*Problem description:* All lines below containing "items" are to be listed.

[Stored data entries]
-=-=-
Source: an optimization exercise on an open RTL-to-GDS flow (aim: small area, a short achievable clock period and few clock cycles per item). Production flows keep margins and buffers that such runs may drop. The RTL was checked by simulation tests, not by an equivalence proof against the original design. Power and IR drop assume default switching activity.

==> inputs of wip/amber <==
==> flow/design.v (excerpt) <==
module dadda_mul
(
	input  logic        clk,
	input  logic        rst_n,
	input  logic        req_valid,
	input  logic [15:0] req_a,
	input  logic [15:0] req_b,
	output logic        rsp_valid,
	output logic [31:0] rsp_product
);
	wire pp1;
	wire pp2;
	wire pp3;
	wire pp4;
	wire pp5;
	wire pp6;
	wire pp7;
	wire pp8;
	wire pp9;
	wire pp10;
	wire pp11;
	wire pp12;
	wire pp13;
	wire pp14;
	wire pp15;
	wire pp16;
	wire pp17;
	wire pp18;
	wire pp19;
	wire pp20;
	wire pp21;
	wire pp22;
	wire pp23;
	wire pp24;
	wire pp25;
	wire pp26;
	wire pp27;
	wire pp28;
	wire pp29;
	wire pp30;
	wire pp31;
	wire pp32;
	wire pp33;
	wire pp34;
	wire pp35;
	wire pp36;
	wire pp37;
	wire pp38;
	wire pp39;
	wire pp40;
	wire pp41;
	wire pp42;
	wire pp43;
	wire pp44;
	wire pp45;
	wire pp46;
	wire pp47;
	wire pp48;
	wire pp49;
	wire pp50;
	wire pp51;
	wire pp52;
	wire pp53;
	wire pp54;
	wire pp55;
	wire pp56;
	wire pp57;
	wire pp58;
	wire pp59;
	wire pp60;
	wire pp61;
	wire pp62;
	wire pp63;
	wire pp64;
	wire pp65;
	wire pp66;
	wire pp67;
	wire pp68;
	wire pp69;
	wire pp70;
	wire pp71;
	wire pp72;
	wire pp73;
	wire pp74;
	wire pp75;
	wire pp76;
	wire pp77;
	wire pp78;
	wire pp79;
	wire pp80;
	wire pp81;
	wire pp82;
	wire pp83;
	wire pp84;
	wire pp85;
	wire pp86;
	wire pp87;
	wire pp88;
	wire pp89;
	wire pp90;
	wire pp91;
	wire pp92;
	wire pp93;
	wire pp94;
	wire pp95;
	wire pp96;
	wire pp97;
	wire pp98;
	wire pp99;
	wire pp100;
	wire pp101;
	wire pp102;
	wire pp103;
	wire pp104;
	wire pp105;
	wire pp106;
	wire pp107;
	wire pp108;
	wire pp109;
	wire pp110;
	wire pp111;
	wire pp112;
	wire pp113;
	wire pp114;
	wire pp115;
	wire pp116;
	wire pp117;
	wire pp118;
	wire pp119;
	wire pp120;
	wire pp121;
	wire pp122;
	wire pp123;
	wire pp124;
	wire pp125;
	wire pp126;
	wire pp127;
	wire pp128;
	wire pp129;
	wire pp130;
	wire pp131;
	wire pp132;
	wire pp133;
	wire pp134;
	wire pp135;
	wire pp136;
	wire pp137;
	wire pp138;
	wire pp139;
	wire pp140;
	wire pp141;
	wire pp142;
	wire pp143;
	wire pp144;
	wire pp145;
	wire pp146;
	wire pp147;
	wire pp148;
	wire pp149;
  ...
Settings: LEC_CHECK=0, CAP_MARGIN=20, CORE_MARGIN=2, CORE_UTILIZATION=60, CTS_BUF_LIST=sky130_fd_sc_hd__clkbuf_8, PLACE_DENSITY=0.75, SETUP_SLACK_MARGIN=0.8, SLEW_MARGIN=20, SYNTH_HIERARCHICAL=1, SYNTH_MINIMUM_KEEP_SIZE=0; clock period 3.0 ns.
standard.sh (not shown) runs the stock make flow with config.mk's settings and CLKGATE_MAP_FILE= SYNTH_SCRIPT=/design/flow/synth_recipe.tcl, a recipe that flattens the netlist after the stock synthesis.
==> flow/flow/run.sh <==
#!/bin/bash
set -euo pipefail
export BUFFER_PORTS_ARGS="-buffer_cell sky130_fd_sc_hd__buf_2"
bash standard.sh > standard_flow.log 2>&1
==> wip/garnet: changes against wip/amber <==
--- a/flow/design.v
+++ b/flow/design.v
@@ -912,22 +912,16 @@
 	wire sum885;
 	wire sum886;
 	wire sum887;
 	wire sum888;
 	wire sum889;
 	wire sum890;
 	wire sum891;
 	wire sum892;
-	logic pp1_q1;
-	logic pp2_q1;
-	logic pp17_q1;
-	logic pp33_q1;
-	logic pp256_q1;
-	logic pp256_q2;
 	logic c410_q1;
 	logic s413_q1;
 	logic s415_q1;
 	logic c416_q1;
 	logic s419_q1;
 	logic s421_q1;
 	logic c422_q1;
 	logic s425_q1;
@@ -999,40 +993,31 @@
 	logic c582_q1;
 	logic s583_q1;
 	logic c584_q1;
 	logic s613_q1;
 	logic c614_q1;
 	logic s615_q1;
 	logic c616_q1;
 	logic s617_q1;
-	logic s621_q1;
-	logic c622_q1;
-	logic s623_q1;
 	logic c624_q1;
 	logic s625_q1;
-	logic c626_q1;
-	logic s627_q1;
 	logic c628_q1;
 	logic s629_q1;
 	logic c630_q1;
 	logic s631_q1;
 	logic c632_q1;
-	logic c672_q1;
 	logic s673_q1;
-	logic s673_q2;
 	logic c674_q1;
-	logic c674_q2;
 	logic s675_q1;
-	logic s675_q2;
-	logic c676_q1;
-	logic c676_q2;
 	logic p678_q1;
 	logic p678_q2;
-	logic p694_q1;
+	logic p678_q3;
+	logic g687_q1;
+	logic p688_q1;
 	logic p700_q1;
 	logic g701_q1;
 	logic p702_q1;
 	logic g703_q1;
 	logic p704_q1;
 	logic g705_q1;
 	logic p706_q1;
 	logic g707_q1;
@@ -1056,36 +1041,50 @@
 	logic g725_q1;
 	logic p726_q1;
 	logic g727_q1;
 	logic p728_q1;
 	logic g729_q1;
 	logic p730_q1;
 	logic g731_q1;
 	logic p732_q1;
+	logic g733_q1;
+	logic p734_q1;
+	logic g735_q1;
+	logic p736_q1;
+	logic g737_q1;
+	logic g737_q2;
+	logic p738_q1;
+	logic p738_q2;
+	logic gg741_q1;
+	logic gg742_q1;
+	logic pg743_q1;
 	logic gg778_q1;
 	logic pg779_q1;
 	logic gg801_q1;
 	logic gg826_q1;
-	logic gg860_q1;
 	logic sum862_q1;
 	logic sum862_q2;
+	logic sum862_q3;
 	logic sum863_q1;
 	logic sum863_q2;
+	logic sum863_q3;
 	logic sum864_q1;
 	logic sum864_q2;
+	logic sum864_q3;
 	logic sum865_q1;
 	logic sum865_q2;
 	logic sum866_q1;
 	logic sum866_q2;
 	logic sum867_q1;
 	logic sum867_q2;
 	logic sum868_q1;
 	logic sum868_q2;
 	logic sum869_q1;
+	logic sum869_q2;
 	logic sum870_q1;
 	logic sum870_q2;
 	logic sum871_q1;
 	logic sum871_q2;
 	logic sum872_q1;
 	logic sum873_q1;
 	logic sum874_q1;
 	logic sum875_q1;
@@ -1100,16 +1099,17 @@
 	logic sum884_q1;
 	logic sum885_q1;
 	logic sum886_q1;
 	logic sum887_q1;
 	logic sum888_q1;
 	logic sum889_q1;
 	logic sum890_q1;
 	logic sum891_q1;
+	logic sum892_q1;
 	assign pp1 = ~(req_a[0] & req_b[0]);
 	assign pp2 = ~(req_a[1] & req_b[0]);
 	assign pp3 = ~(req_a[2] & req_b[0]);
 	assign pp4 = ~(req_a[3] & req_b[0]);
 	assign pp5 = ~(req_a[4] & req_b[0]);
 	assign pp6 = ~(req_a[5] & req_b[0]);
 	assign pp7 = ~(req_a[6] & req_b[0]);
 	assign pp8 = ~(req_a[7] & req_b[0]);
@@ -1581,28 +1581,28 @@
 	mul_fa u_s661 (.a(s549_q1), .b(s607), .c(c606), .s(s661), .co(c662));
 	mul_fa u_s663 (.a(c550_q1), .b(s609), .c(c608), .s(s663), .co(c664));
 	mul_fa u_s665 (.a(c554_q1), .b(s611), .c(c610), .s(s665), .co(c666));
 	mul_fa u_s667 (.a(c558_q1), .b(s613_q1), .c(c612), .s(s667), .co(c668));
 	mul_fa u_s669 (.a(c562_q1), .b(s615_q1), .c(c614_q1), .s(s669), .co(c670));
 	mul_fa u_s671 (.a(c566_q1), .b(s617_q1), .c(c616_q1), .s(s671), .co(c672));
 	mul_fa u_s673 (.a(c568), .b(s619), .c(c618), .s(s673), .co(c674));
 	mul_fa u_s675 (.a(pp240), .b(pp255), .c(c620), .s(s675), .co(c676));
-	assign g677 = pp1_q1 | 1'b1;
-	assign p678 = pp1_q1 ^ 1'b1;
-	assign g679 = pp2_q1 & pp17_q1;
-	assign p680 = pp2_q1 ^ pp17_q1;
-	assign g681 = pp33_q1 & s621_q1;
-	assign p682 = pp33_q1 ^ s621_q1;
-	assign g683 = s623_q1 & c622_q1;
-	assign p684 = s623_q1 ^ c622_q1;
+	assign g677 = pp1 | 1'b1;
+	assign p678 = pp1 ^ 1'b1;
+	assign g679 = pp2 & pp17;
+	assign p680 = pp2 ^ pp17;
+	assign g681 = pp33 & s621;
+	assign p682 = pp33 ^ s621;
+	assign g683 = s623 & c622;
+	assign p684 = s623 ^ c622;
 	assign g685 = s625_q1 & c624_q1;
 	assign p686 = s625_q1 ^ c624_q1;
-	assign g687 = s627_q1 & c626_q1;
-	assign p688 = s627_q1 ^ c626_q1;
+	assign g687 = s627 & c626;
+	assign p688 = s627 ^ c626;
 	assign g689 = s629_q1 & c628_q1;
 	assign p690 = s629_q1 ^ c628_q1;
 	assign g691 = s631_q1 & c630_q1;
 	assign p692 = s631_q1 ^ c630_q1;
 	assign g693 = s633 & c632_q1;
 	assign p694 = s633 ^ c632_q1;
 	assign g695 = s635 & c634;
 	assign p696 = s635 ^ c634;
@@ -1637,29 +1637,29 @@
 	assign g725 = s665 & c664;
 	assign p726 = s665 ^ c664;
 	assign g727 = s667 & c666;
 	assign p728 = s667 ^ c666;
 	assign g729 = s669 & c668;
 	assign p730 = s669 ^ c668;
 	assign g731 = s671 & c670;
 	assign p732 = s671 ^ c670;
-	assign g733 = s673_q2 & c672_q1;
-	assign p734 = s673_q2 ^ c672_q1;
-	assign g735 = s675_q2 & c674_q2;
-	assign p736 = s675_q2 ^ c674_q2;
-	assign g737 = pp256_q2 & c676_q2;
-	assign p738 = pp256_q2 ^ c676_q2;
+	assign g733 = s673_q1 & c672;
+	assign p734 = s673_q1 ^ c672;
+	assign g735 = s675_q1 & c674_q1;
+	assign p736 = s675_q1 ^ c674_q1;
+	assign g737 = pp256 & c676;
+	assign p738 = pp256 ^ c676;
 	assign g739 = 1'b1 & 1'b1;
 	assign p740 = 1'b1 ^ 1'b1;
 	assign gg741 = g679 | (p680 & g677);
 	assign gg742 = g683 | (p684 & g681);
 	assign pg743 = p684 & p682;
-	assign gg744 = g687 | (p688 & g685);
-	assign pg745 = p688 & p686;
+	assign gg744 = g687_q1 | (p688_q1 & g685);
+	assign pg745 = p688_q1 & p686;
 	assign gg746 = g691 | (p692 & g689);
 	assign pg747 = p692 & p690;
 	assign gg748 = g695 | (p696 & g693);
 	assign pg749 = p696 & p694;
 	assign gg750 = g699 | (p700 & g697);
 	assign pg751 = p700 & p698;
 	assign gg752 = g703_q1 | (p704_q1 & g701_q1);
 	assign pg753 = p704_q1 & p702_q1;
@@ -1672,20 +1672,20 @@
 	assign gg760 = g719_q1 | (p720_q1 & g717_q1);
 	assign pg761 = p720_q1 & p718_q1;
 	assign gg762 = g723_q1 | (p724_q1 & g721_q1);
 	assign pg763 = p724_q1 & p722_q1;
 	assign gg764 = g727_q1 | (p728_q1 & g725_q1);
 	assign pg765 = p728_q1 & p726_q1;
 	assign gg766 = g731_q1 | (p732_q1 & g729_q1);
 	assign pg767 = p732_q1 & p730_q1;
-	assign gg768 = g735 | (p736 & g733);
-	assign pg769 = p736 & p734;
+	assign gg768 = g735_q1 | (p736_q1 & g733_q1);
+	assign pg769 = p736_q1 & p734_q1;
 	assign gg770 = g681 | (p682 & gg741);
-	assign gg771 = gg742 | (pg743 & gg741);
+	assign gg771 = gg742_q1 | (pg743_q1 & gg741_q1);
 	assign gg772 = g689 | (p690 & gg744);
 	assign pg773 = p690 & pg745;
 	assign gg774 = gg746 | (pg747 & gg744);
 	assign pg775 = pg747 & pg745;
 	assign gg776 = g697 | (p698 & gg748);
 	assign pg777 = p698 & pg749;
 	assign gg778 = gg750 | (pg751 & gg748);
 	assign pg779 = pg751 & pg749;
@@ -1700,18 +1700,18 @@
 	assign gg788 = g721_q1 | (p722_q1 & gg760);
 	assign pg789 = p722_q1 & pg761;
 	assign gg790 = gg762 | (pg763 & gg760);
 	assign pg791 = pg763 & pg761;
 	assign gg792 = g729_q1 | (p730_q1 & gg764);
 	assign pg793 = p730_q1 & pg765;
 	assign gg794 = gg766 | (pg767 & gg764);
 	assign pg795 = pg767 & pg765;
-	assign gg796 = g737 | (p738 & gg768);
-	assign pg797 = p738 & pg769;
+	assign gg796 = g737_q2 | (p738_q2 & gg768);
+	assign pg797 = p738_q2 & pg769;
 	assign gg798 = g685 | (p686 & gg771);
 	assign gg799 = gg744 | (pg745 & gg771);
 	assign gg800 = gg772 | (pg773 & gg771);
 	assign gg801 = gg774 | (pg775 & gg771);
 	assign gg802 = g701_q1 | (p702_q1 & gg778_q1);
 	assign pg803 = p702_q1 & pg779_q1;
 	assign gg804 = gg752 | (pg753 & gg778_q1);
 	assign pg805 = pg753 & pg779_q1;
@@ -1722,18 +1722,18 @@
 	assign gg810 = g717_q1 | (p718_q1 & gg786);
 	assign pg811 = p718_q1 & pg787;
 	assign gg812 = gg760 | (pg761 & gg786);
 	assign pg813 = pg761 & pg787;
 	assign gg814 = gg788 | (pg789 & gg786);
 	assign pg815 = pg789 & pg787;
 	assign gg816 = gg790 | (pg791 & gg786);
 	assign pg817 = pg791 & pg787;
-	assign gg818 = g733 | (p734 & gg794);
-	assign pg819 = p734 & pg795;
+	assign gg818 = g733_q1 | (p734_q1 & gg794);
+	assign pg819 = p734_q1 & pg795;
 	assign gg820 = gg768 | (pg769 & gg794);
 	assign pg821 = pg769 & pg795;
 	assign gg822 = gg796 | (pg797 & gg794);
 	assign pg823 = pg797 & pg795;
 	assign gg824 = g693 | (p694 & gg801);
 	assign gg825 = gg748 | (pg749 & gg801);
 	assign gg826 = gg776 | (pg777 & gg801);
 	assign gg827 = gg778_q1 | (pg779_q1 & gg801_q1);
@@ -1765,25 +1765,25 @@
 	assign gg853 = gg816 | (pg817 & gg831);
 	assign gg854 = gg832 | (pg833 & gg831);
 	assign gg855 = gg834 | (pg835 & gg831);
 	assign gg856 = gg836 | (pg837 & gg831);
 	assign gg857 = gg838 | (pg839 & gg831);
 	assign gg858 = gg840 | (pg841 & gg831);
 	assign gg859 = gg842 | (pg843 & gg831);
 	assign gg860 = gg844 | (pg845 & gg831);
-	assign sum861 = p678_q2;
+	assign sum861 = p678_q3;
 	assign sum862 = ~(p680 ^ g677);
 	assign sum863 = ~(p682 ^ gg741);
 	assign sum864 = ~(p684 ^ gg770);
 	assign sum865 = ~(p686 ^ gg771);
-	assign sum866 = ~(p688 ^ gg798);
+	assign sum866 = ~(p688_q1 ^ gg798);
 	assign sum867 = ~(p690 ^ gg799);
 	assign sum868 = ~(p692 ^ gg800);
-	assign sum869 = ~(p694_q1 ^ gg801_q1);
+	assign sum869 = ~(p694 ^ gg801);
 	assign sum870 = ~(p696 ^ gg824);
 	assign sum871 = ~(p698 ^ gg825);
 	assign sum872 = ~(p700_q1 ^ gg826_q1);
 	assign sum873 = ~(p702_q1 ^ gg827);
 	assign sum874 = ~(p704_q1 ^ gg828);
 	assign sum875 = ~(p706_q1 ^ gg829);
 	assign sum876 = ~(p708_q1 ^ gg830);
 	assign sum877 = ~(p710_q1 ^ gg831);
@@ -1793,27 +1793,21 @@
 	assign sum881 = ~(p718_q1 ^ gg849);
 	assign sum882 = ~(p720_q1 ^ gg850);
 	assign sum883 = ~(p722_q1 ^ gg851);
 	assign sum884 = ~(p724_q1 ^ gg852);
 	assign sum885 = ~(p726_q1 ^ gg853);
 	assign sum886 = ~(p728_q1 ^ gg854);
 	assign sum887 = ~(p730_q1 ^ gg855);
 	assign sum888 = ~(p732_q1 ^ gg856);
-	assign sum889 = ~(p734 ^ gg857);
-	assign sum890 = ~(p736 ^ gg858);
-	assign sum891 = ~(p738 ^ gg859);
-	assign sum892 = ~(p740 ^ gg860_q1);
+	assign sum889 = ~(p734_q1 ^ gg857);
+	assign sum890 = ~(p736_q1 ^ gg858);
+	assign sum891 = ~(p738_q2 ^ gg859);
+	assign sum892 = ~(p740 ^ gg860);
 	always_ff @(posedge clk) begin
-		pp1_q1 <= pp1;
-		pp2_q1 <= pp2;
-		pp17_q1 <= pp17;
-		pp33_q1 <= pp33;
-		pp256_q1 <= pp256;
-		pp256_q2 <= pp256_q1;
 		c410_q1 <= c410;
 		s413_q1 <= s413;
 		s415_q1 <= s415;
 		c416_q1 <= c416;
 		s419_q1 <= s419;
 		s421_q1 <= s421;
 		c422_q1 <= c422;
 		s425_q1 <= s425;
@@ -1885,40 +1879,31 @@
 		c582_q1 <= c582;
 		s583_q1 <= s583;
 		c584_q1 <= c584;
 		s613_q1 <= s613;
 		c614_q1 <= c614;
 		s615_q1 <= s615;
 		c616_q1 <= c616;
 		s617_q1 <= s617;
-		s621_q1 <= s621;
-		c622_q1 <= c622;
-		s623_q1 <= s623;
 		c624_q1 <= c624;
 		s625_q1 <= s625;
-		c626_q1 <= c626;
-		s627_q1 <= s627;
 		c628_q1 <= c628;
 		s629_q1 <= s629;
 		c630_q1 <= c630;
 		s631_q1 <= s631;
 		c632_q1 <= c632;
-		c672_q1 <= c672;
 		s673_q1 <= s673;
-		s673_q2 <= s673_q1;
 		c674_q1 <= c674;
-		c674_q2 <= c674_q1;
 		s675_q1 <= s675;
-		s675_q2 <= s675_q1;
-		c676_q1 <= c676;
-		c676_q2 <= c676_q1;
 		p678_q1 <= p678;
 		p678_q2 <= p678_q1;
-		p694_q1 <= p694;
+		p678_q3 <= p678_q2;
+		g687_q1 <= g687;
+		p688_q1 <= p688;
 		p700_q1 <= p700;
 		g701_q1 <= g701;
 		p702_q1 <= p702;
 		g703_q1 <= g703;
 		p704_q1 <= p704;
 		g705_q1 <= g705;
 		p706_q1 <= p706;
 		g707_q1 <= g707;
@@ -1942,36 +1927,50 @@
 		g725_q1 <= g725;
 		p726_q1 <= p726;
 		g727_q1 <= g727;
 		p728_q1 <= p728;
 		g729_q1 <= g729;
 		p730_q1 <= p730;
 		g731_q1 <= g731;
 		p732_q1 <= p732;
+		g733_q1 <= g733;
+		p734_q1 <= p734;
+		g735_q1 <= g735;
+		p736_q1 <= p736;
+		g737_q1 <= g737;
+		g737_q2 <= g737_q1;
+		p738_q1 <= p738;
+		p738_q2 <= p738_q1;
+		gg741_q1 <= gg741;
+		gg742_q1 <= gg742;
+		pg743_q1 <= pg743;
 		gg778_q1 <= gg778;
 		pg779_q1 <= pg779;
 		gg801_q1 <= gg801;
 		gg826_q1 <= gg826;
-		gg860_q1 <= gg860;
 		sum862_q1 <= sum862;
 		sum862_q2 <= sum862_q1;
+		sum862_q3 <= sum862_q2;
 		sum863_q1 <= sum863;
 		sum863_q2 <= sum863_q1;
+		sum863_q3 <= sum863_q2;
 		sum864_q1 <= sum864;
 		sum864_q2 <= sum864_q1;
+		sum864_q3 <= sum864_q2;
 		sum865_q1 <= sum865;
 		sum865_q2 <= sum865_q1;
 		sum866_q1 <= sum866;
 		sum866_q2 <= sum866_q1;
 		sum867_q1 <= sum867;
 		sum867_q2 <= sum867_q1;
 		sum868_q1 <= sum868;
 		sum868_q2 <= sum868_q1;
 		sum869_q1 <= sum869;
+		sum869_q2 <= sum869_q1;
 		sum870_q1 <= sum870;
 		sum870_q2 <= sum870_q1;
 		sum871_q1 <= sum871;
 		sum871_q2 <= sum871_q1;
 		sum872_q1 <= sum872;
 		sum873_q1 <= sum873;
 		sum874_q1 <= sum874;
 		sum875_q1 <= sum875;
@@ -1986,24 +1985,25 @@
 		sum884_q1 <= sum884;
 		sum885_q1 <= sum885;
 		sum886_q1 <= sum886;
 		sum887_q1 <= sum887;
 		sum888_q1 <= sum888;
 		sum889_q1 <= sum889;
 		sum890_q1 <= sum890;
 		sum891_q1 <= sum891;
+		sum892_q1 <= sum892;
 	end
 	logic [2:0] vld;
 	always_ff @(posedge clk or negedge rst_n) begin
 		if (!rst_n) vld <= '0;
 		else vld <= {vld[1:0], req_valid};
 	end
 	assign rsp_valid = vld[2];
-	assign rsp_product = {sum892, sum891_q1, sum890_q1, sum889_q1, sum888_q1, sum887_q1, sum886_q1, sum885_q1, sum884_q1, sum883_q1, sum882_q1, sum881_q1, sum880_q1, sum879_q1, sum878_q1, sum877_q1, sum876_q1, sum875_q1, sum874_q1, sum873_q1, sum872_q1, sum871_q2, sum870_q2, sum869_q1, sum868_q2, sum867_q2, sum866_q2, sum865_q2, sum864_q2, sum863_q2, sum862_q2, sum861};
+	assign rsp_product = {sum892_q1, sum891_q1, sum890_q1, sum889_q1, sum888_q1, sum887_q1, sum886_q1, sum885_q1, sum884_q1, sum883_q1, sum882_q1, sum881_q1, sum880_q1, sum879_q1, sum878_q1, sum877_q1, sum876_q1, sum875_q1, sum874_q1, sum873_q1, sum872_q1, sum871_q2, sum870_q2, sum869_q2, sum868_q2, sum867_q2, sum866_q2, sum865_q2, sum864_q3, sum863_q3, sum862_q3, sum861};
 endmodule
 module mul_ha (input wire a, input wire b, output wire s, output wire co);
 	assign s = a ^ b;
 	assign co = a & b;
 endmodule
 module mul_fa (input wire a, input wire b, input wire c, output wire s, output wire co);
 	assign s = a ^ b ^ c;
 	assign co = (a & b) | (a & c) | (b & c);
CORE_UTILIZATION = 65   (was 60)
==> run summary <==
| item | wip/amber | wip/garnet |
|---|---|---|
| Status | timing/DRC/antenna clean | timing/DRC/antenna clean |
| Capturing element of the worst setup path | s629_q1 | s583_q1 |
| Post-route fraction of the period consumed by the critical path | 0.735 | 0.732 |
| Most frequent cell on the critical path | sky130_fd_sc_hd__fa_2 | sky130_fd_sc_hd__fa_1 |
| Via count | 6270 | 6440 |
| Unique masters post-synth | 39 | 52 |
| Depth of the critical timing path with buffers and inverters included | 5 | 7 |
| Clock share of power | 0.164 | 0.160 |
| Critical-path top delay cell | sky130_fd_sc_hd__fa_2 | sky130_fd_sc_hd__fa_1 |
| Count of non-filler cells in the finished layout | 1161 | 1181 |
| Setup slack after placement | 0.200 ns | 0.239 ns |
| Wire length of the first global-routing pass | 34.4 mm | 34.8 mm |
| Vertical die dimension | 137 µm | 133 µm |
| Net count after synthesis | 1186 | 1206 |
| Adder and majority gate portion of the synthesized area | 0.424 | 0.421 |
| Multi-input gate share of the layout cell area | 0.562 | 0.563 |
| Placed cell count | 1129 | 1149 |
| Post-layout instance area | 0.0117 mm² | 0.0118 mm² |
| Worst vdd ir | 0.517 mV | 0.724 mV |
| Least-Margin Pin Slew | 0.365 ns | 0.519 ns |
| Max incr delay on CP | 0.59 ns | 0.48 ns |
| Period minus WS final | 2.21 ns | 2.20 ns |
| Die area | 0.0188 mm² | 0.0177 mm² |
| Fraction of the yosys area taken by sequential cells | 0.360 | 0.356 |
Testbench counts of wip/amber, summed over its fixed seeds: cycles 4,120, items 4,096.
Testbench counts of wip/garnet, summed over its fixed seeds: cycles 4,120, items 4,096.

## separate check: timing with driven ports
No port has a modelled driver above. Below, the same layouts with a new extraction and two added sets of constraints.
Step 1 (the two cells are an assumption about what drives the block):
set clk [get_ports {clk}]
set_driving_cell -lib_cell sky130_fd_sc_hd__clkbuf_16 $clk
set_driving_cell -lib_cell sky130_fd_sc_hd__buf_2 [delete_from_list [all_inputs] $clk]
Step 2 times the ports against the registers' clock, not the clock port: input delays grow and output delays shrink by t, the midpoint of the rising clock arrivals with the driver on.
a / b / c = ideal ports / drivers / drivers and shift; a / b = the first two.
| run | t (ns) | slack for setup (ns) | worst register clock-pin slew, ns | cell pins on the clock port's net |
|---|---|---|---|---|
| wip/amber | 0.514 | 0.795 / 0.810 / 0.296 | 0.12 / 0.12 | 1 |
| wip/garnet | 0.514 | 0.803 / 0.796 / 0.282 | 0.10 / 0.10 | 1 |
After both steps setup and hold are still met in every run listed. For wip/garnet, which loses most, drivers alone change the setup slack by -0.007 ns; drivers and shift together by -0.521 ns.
-=-=-
*Result for this exercise:*
Testbench counts of wip/amber, summed over its fixed seeds: cycles 4,120, items 4,096.
Testbench counts of wip/garnet, summed over its fixed seeds: cycles 4,120, items 4,096.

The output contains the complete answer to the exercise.